Criticizing the Lord's Prayer

Fr. Raymond E. BrownSince I finished my paper yesterday (praise God!!), I decided to go through my inbox and catch up on some old emails. About a month ago I received this question:

How would you apply the historical critical method to The Lord's Prayer (both Mt 6:9-13 and Lk 11:2-4)? Can you point me in the direction you think would be most helpful?
If I were you, I'd look at some Scripture commentaries that rely heavily on the historical-critical method and see what they say. Such commentaries would include the Jerome Biblical Commentary (and the New JBC), the New Catholic Commentary on Holy Scripture, and really anything by Raymond Brown, Roland Murphy, or Joseph Fitzmyer.
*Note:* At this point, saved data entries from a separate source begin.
==> config.mk <==
export PLATFORM = sky130hd
export DESIGN_NAME = n_queens_backtrack_search
export DESIGN_NICKNAME = d
export VERILOG_FILES = /design/src/rtl/nqb_pkg.sv /design/src/rtl/nqb_attack_unit.sv /design/src/rtl/n_queens_backtrack_search.sv
export SDC_FILE = /design/constraint.sdc
export NUM_CORES = 1
export LEC_CHECK = 0
export BUFFER_PORTS_ARGS = -buffer_cell sky130_fd_sc_hd__buf_2
export CAP_MARGIN = 5
export CORE_UTILIZATION = 60
export DETAILED_ROUTE_END_ITERATION = 7
export PLACE_DENSITY = 0.79
export SLEW_MARGIN = 20
export SYNTH_ARGS = -nofsm -noshare
export SYNTH_HDL_FRONTEND = slang
export SYNTH_SLANG_ARGS = --single-unit
==> constraint.sdc <==
create_clock -name aclk -period 6.5 [get_ports aclk]
set_input_delay 0.975 -clock aclk [delete_from_list [all_inputs] [get_ports aclk]]
set_output_delay 0.975 -clock aclk [all_outputs]
set_load 0.005 [all_outputs]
Once you've read what these works say about the Lord's Prayer, then you'll have a better idea of what it means to do a historical-critical study of Scripture.

Basically, a historical-critical Scripture scholar has certain questions in mind when he approaches the Bible:
  1. What is the author of this passage intending to assert with the words he has written here?
  2. What is the genre of this passage and how does that affect the meaning?
  3. What did this passage mean to the original community for whom it was written?
  4. How does the form in which we have this passage today compare to the form of the passage as found in the various manuscripts of the NT that are available to us today?
  5. How does this passage compare to parallel passages in the other Gospels?
Of course, this isn't a definitive list, just some questions off the top of my head that I know are important to historical-critical bible scholars. These are difficult questions to answer, and even the experts are undecided on various points. If you just synthesize what these works and authors say about the Lord's Prayer and use the information they provide to answer some of the popular questions that they ask, then you should be ok.

I also have a collection of articles on the historical-critical method and on how to intepret Scripture that you may wish to peruse. I hope that helps.